I saw another question answered that mentioned doing this with javascript, but the whole point of this project is to make it exceptionally easy and quick to update. The main thing I'm looking for here is for us to be able to update the page by opening a file in notepad, adding a line of code, saving, and running it.
Any thoughts? Even just a pointer on what commands might be useful here would be helpful.
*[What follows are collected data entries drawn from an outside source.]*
===== src/rtl/contador_mod_n.sv =====
// rtl/contador_mod_n.sv - cascadable synchronous modulo-N up/down counter
module contador_mod_n
  import contador_mod_n_pkg::*;
#(
  parameter int MODULO = 5,
  parameter int WIDTH  = clog2(MODULO)
) (
  input  logic             clock,
  input  logic             reset,
  contador_mod_n_if.slave  bus
);

  localparam logic [WIDTH-1:0] MAX_VAL = WIDTH'(MODULO - 1);
  localparam logic [WIDTH:0]   MOD_EXT = (WIDTH + 1)'(MODULO);

  if (MODULO < 2 || MODULO > (2 ** WIDTH)) begin : g_bad_modulo
    $error("contador_mod_n: MODULO out of range for WIDTH");
  end

  logic [WIDTH-1:0] s_q, s_d;
  logic             terminal_q, terminal_d;
  logic             wrap_q, wrap_d;
  logic             load_error_q, load_error_d;

  logic [WIDTH-1:0] step_next;
  logic             step_wrap;

  mod_n_step #(
    .MODULO (MODULO),
    .WIDTH  (WIDTH)
  ) u_step (
    .s      (s_q),
    .up_down(bus.up_down),
    .s_next (step_next),
    .wrap   (step_wrap)
  );

  always_comb begin
    s_d          = s_q;
    wrap_d       = 1'b0;
    load_error_d = 1'b0;
    if (bus.clear) begin
      s_d = '0;
    end else if (bus.load) begin
      if ({1'b0, bus.load_value} < MOD_EXT) begin
        s_d = bus.load_value;
      end else begin
        s_d          = '0;
        load_error_d = 1'b1;
      end
    end else if (bus.enable) begin
      s_d    = step_next;
      wrap_d = step_wrap;
    end
    // Terminal follows the value being registered and the direction seen now.
    terminal_d = (bus.up_down == DIR_UP) ? (s_d == MAX_VAL) : (s_d == '0);
  end

  always_ff @(posedge clock or negedge reset) begin
    if (!reset) begin
      s_q          <= '0;
      terminal_q   <= 1'b0;
      wrap_q       <= 1'b0;
      load_error_q <= 1'b0;
    end else begin
      s_q          <= s_d;
      terminal_q   <= terminal_d;
      wrap_q       <= wrap_d;
      load_error_q <= load_error_d;
    end
  end

  assign bus.S          = s_q;
  assign bus.terminal   = terminal_q;
  assign bus.wrap       = wrap_q;
  assign bus.load_error = load_error_q;

endmodule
Thanks in advance!
As far as I know you won't be able to do this with the inbuilt html5 video players native to the browser, It's just not the principle on which they are built.
What you are looking for is more of a media playlist style set of features.
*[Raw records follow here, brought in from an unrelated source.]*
===== src/rtl/calc_hist.sv =====
// calc_hist: debounced accumulator calculator with signed ALU, flags and undo history
module calc_hist #(
  parameter int WIDTH     = 16,
  parameter int DEPTH     = 8,
  parameter int DB_CYCLES = 500000
) (
  input  logic                       clk,
  input  logic                       btnu,
  input  logic                       btnd,
  input  logic                       btn_undo,
  input  logic                       btnl,
  input  logic                       btnc,
  input  logic                       btnr,
  input  logic [WIDTH-1:0]           sw,
  output logic [WIDTH-1:0]           led,
  output logic                       ovf,
  output logic                       zero,
  output logic [$clog2(DEPTH+1)-1:0] hist_cnt
);
  localparam int SHW = $clog2(WIDTH);
  localparam int PW  = DEPTH > 1 ? $clog2(DEPTH) : 1;
  localparam int CW  = DB_CYCLES > 1 ? $clog2(DB_CYCLES) : 1;
  localparam int HW  = $clog2(DEPTH + 1);
  logic [4:0]       s1, s2;
  logic [1:0]       deb, deb_q;
  logic             upd, und, rovf;
  logic [2:0]       op;
  logic [SHW-1:0]   sh;
  logic [WIDTH-1:0] res;
  logic [WIDTH-1:0] hist [DEPTH];
  logic [PW-1:0]    wp, nxt, prv;
  // s1/s2 bits: {btnd, btn_undo, btnl, btnc, btnr}
  always_ff @(posedge clk or posedge btnu)
    if (btnu) begin
      s1 <= '0;
      s2 <= '0;
    end else begin
      s1 <= {btnd, btn_undo, btnl, btnc, btnr};
      s2 <= s1;
    end
  genvar i;
  generate
    for (i = 0; i < 2; i++) begin : g_db
      if (DB_CYCLES == 0) begin : g_none
        assign deb[i] = s2[3+i];
      end else begin : g_cnt
        logic [CW-1:0] cnt;
        logic          lvl;
        always_ff @(posedge clk or posedge btnu)
          if (btnu) begin
            cnt <= '0;
            lvl <= 1'b0;
          end else if (s2[3+i] == lvl) begin
            cnt <= '0;
          end else if (cnt == CW'(DB_CYCLES - 1)) begin
            cnt <= '0;
            lvl <= ~lvl;
          end else begin
            cnt <= cnt + 1'b1;
          end
        assign deb[i] = lvl;
      end
    end
  endgenerate
  assign upd  = deb[1] & ~deb_q[1];
  assign und  = deb[0] & ~deb_q[0];
  assign op   = s2[2:0];
  assign sh   = sw[SHW-1:0];
  assign nxt  = (wp == PW'(DEPTH - 1)) ? '0 : wp + 1'b1;
  assign prv  = (wp == '0) ? PW'(DEPTH - 1) : wp - 1'b1;
  assign zero = (led == '0);
  always_comb begin
    res  = '0;
    rovf = 1'b0;
    case (op)
      3'd0: begin
        res  = led + sw;
        rovf = (led[WIDTH-1] == sw[WIDTH-1]) && (res[WIDTH-1] != led[WIDTH-1]);
      end
      3'd1: begin
        res  = led - sw;
        rovf = (led[WIDTH-1] != sw[WIDTH-1]) && (res[WIDTH-1] != led[WIDTH-1]);
      end
      3'd2: res = led & sw;
      3'd3: res = led | sw;
      3'd4: res = led ^ sw;
      3'd5: res = {{(WIDTH-1){1'b0}}, $signed(led) < $signed(sw)};
      3'd6: res = led << sh;
      3'd7: res = $signed(led) >>> sh;
    endcase
  end
  // undo has priority; the update is dropped when both pulse together
  always_ff @(posedge clk or posedge btnu)
    if (btnu) begin
      led      <= '0;
      ovf      <= 1'b0;
      hist_cnt <= '0;
      wp       <= '0;
      deb_q    <= '0;
    end else begin
      deb_q <= deb;
      if (und) begin
        if (hist_cnt != '0) begin
          led      <= hist[prv];
          wp       <= prv;
          hist_cnt <= hist_cnt - 1'b1;
          ovf      <= 1'b0;
        end
      end else if (upd) begin
        led <= res;
        ovf <= rovf;
        wp  <= nxt;
        if (hist_cnt != HW'(DEPTH)) hist_cnt <= hist_cnt + 1'b1;
      end
    end
  always_ff @(posedge clk)
    if (upd && !und) hist[wp] <= led;
endmodule


===== config.mk =====
export PLATFORM = sky130hd
export DESIGN_NAME = calc_hist
export DESIGN_NICKNAME = d
export VERILOG_FILES = /design/src/rtl/calc_hist.sv
export SDC_FILE = /design/constraint.sdc
export NUM_CORES = 1
export LEC_CHECK = 0
export ABC_AREA = 1
export BUFFER_PORTS_ARGS = -buffer_cell sky130_fd_sc_hd__buf_2
export CAP_MARGIN = 40
export CORE_MARGIN = 4
export CORE_UTILIZATION = 25
export CTS_CLUSTER_SIZE = 25
export DETAILED_ROUTE_END_ITERATION = 16
export GPL_TIMING_DRIVEN = 0
export SLEW_MARGIN = 20
export SYNTH_ARGS = -nofsm -noshare
export SYNTH_HDL_FRONTEND = slang
export SYNTH_SLANG_ARGS = --single-unit
export TNS_END_PERCENT = 30

===== constraint.sdc =====
create_clock -name clk -period 3.35 [get_ports clk]
set_input_delay 0.67 -clock clk [delete_from_list [all_inputs] [get_ports clk]]
set_output_delay 0.67 -clock clk [all_outputs]
set_load 0.01 [all_outputs]

==> results.json, run 1 <==
{
  "status": "finished, final reports clean",
  "final_core_utilization_pct": 29.4,
  "yosys.area.top_type": "edfxtp_1",
  "arrival_ps": 2560,
  "final.period_utilization_pct": 96.4,
  "vias": 11300,
  "yosys.area_share.simple_pct": 26.7,
  "clock-sinks": 204,
  "core_area_mm2": 0.0494,
  "switching_power_mw": 1.48,
  "clk_pin_slew_ps": 60,
  "finalCriticalPeriod_ps": 3230,
  "synth_xor_area_share_pct": 1.46,
  "required_ps": 2680,
  "final_cell_area_mm2": 0.0145,
  "p_leak_nw": 6.38,
  "fillers": 5302,
  "multiInputGateArea_mm2": 0.00597,
  "synth_nets": 1615,
  "reg2reg_from": "led[0]",
  "post_cts_resized": 0,
  "start_util_pct": 25.5,
  "dr.pass1.iters": 6,
  "rsz0062_at_grt": "false",
  "ctsHoldBuffers": 0,
  "grt_pass1_wl_um": 63700,
  "synth_edf_count": 128,
  "crit_fanout": 15,
  "final_antenna_net_count": 0,
  "wl_per_cell_um": 18.4,
  "grt_pass1_vias": 10600,
  "swShare_pct": 25.4,
  "async_reset_ff_share_pct": 37.3,
  "seqCellArea_mm2": 0.00575,
  "die_h_um": 232,
  "antenna_found_initial": 4,
  "rrSetupSlack_ps": 130,
  "maxCapViolCount": 0,
  "die_width_um": 232,
  "portBuffers": 44,
  "drive_gt1_share_pct": 11.2,
  "ff2ff_path_depth": 11,
  "power.share.combinational_pct": 9.6,
  "dieArea_mm2": 0.0539,
  "seqPwrFrac_pct": 46.1,
  "dp_worst_setup_slack_ps": -158,
  "setup.worst_path.start_class": "flip-flop",
  "ir_worst_vdd_mv": 0.323,
  "clkPwrFrac_pct": 44.3,
  "min_path_type": "input pin to async pin",
  "skew_ps": 18.2,
  "hold_viol_final": 0,
  "cts_root_buffer": "clkbuf_16",
  "cts_setup_buffers": 0,
  "place_area_mm2": 0.0138,
  "drt_first_iter_violations": 1138,
  "p_per_area_mw_per_mm2": 400,
  "ys_seq_area_share_pct": 45.7,
  "cp-end-kind": "primary output",
  "final_nets": 1693,
  "slew_headroom_pct": 42.5,
  "overflow": 0,
  "synthTopCellsByArea": "edfxtp_1 31%, dfrtp_1 15%, nand2_1 10%",
  "grt.total_usage_pct": 15.2,
  "synth.area.mux_share_pct": 0.179,
  "rows": 81,
  "synth-adder-area-share_pct": 6.15,
  "internal_power_mw": 4.34,
  "clk_latency_ps": 540,
  "netlist_area_mm2": 0.0126,
  "synth.avg_cell_area_um2": 8.20,
  "globalplace.congestion": 0.990,
  "antenna_cells": 0,
  "path_class": "flip-flop to primary output",
  "drc": 0,
  "worst_r2r_endpoint": "led[2]",
  "yosys_warnings": 0,
  "area_growth_pct": 15.5,
  "ys.flop_type": "edfxtp_1",
  "synth_top_area_share_pct": 30.6,
  "yosys_register_bits": 204,
  "fmax_mhz": 310,
  "vias_per_cell": 4.92,
  "synth_top_family_by_area": "simple AND/OR/NAND/NOR gates",
  "synthDistinctLibCells": 57,
  "setup_viol": 0,
  "drv_slew": 0,
  "tightest_slew_ps": 862,
  "grt_max_degree": 40,
  "synth_compound_area_share_pct": 12.9,
  "io_pins": 45,
  "postLayoutSetupSlackWorst_ps": 119,
  "syn_inst": 1532,
  "clock_path_buffers": 3,
  "dp_hpwl_um": 31500,
  "htree_levels": 1,
  "cts_buffers": 23,
  "drt_wl_total_um": 42100,
  "cts_tree": "done"
}
-- worst max-delay path: stages (launching register included) --
cell     delay, ps
dfrtp_1        670
inv_1          410
nand4_1        240
nor4_1         480
buf_2          220
-- synthesized netlist by cell type (2+ instances only) --
cell / number
a211oi_1: 5
a21oi_1: 90
a22o_1: 6
a31oi_1: 3
and2_1: 3
buf_2: 25
buf_6: 4
clkbuf_1: 25
clkbuf_8: 3
clkinv_1: 2
dfrtp_1: 76
edfxtp_1: 128
fa_1: 3
ha_1: 57
inv_1: 131
inv_2: 13
mux2_2: 2
nand2_1: 336
nand3_1: 147
nand3_2: 7
nand3_4: 2
nand4_1: 15
nand4_2: 4
nor2_1: 190
nor2_2: 8
nor2_4: 5
nor3_1: 17
nor3_2: 2
nor4_1: 6
o2111ai_1: 3
o211ai_1: 8
o21a_1: 4
o21ai_0: 108
o21ai_1: 3
o21bai_1: 7
o221ai_1: 2
o22ai_1: 39
or2_2: 5
xnor2_1: 6
xor2_1: 15
-- final cells by class --
class / instances / area share (%)
buffer: 59 / 2.18
clock buffer: 28 / 4.09
clock inverter: 14 / 1.11
inverter: 147 / 3.83
multi-input combinational: 1122 / 41.1
sequential: 204 / 39.6
tap: 664 / 5.72
timing repair buffer: 53 / 2.35
-- how the worst max path moves through the flow --
stage,start,endpoint,slack [ps],cells after the start
6_report,led[5],zero,120,4
2_1_floorplan,btnu,deb_q[0],740,1
5_1_grt,led[0],led[2],10,11
3_5_place_dp,sw[2],led[2],-160,13
3_3_place_gp,btnu,led[14],-350,2
4_1_cts,led[5],zero,90,4
-- state kept, by name (all words and copies together) (netlist names) --
name            count
deb_q               2
g_db.g_cnt.cnt     38
g_db.g_cnt.lvl      2
hist              128
hist_cnt            4
led                16
ovf                 1
s1                  5
s2                  5
wp                  3
-- power groups by stage --
stage               sequential [mW]  clock [mW]  combinational (mW)
CTS                            2.68        2.64               0.549
floorplan                      2.73           0               0.369
detailed placement             2.73           0               0.546
global route                   2.68        2.75               0.619
global placement               2.73           0               0.545
finish                         2.68        2.58               0.558
-- cells in the final DEF, fill, tap and decap left out, types with 4 or more instances in the layout --
cell type / n
inv_1: 130
nand3_2: 7
o22ai_1: 39
nor4_1: 6
inv_2: 13
buf_6: 9
clkinv_1: 8
a22o_1: 6
clkbuf_16: 23
nand4_2: 4
dfrtp_1: 76
or2_2: 5
nor2_1: 182
a211oi_1: 5
nand4_1: 15
xor2_1: 15
buf_2: 69
clkbuf_1: 30
nand2_1: 336
o211ai_1: 8
o21a_1: 4
xnor2_1: 6
o21bai_1: 7
nor2_4: 5
edfxtp_1: 128
ha_1: 57
a21oi_1: 90
nand3_1: 147
nor3_1: 17
o21ai_0: 108
nor2_2: 16
-- routing by layer --
layer,vias to the layer above,global-route usage [%],share of wire [%],routed length (um)
met2,449,24.3,45,19000
met4,8,4.67,3.3,1390
met3,87,2.44,7.5,3160
met1,5364,21.2,44,18600
li1,5356,-,-,-
met5,-,0,0.11,48
-- cell families after synthesis --
logic type      count (synthesis)
simple gates                  755
xor+xnor                       21
compound gates                284
fa+ha+maj                      60
buf+inv                       206
flops                         204
mux                             2
-- stage by stage --
| step | power [mW] | hold slack, ps | std cells | TNS, ps |
|---|---|---|---|---|
| floorplan | 3.10 | 331 | 1532 | 0 |
| global placement | 3.27 | 332 | 2240 | -26690 |
| detailed placement | 3.27 | 335 | 2249 | -346 |
| CTS | 5.87 | 166 | 2291 | 0 |
| global route | 6.05 | 200 | 2291 | 0 |
| finish | 5.81 | 174 | 2291 | 0 |
Note: power is estimated with default switching activity, not from simulation.
==> inputs of run 2 (changes only) <==
- SETUP_SLACK_MARGIN: default -> 0.3
==> run 2 against run 1 <==
Against the previous run: clock-buffer cell count unchanged; combinational power about the same; critical path depth unchanged; hold slack better by 2.1 ps; die area unchanged; clock skew about the same; flip-flop and latch count unchanged; global-route usage unchanged; final area up 0.15%; via count about the same; utilization about the same.
==> results.json, run 2 (synthesized netlist as in run 1, its figures left out) <==
{
  "cts_tree": "done",
  "drc": 0,
  "hold_viol_final": 0,
  "crit_buf_inv": 2,
  "grt.total_usage_pct": 15.2,
  "crit_fanout": 15,
  "rsz0062_at_grt": "false",
  "largest_register": "hist",
  "clock_path_buffers": 3,
  "drt_first_iter_violations": 1071,
  "portBuffers": 44,
  "cp_cell_sequence": "inv_1 > nand4_1 > nor4_2 > buf_2",
  "ctsHoldBuffers": 0,
  "seqPwrFrac_pct": 46.1,
  "p_leak_nw": 6.38,
  "clk_pin_slew_ps": 60,
  "drt_wl_total_um": 42200,
  "antenna_cells": 0,
  "crit_cells": 4,
  "dieArea_mm2": 0.0539,
  "slew_headroom_pct": 47.0,
  "final.period_utilization_pct": 88.1,
  "p_per_area_mw_per_mm2": 399,
  "vias": 11300,
  "final_cell_area_mm2": 0.0145,
  "final_antenna_net_count": 0,
  "swShare_pct": 25.3,
  "io_pins": 45,
  "fin_cells": 2291,
  "vias_per_cell": 4.91,
  "clock-sinks": 204,
  "final_common_cell": "nand2_1",
  "slowest_delay_ps": 570,
  "rrSetupSlack_ps": 450,
  "overflow": 0,
  "setup.worst_path.start_class": "flip-flop",
  "fmax_mhz": 339,
  "dp_hpwl_um": 31500,
  "globalplace.congestion": 0.990,
  "switching_power_mw": 1.47,
  "clk_latency_ps": 540,
  "grt_max_degree": 40,
  "cts_root_buffer": "clkbuf_16",
  "area_growth_pct": 15.7,
  "largest_reg_flops": 128,
  "htree_levels": 1,
  "reg_top3": "hist (128), g_db.g_cnt.cnt (38), led (16)",
  "finalCriticalPeriod_ps": 2950,
  "cp_slowest_cell": "dfrtp_2",
  "required_ps": 2680,
  "grt_pass1_vias": 10600,
  "final_nets": 1693,
  "core_area_mm2": 0.0494,
  "clkPwrFrac_pct": 44.3,
  "setup_viol": 0,
  "min_path_type": "input pin to async pin",
  "drive_gt1_share_pct": 12.1,
  "arrival_ps": 2280,
  "die_h_um": 232,
  "antenna_found_initial": 4,
  "layout_common_cells": "336 x nand2_1, 182 x nor2_1, 147 x nand3_1",
  "wl_per_cell_um": 18.4,
  "ir_worst_vdd_mv": 0.322,
  "drv_slew": 0,
  "dr.pass1.iters": 5,
  "skew_ps": 18.4,
  "cts_buffers": 23,
  "crit_family": "simple AND/OR/NAND/NOR gates",
  "tightest_slew_ps": 795,
  "power.share.combinational_pct": 9.6,
  "die_width_um": 232,
  "ff2ff_path_depth": 14,
  "internal_power_mw": 4.34,
  "maxCapViolCount": 0,
  "rows": 81,
  "cp-end-kind": "primary output",
  "start_util_pct": 25.5,
  "grt_pass1_wl_um": 63700,
  "numPlacedInstances": 2249,
  "status": "finished, final reports clean",
  "place_area_mm2": 0.0138,
  "path_class": "flip-flop to primary output",
  "fillers": 5300
}
-- run 2: metal layers --
layer  vias to the layer above  global-route usage [%]  share of wire, %
met5                         -                       0              0.11
met4                         8                    4.67               2.8
met3                        75                    2.44               7.1
met2                       424                    24.3                46
met1                      5385                    21.2                44
li1                       5363                       -                 -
You will have to use one of the javascript based html5 video players to get some of these features but even then I'm not sure of the support for swf and image files I've seen a few which do various videos and audio files but nothing HTML5 which also does swfs also as again, the premise of these players is usually to eradicate flash.
My best suggestion for doing all of these in one single embed is to use flash via the longtail/jw player or flowplayer which handles playlists etc or perhaps slideshowpro which I know does both images, video and I think audio too.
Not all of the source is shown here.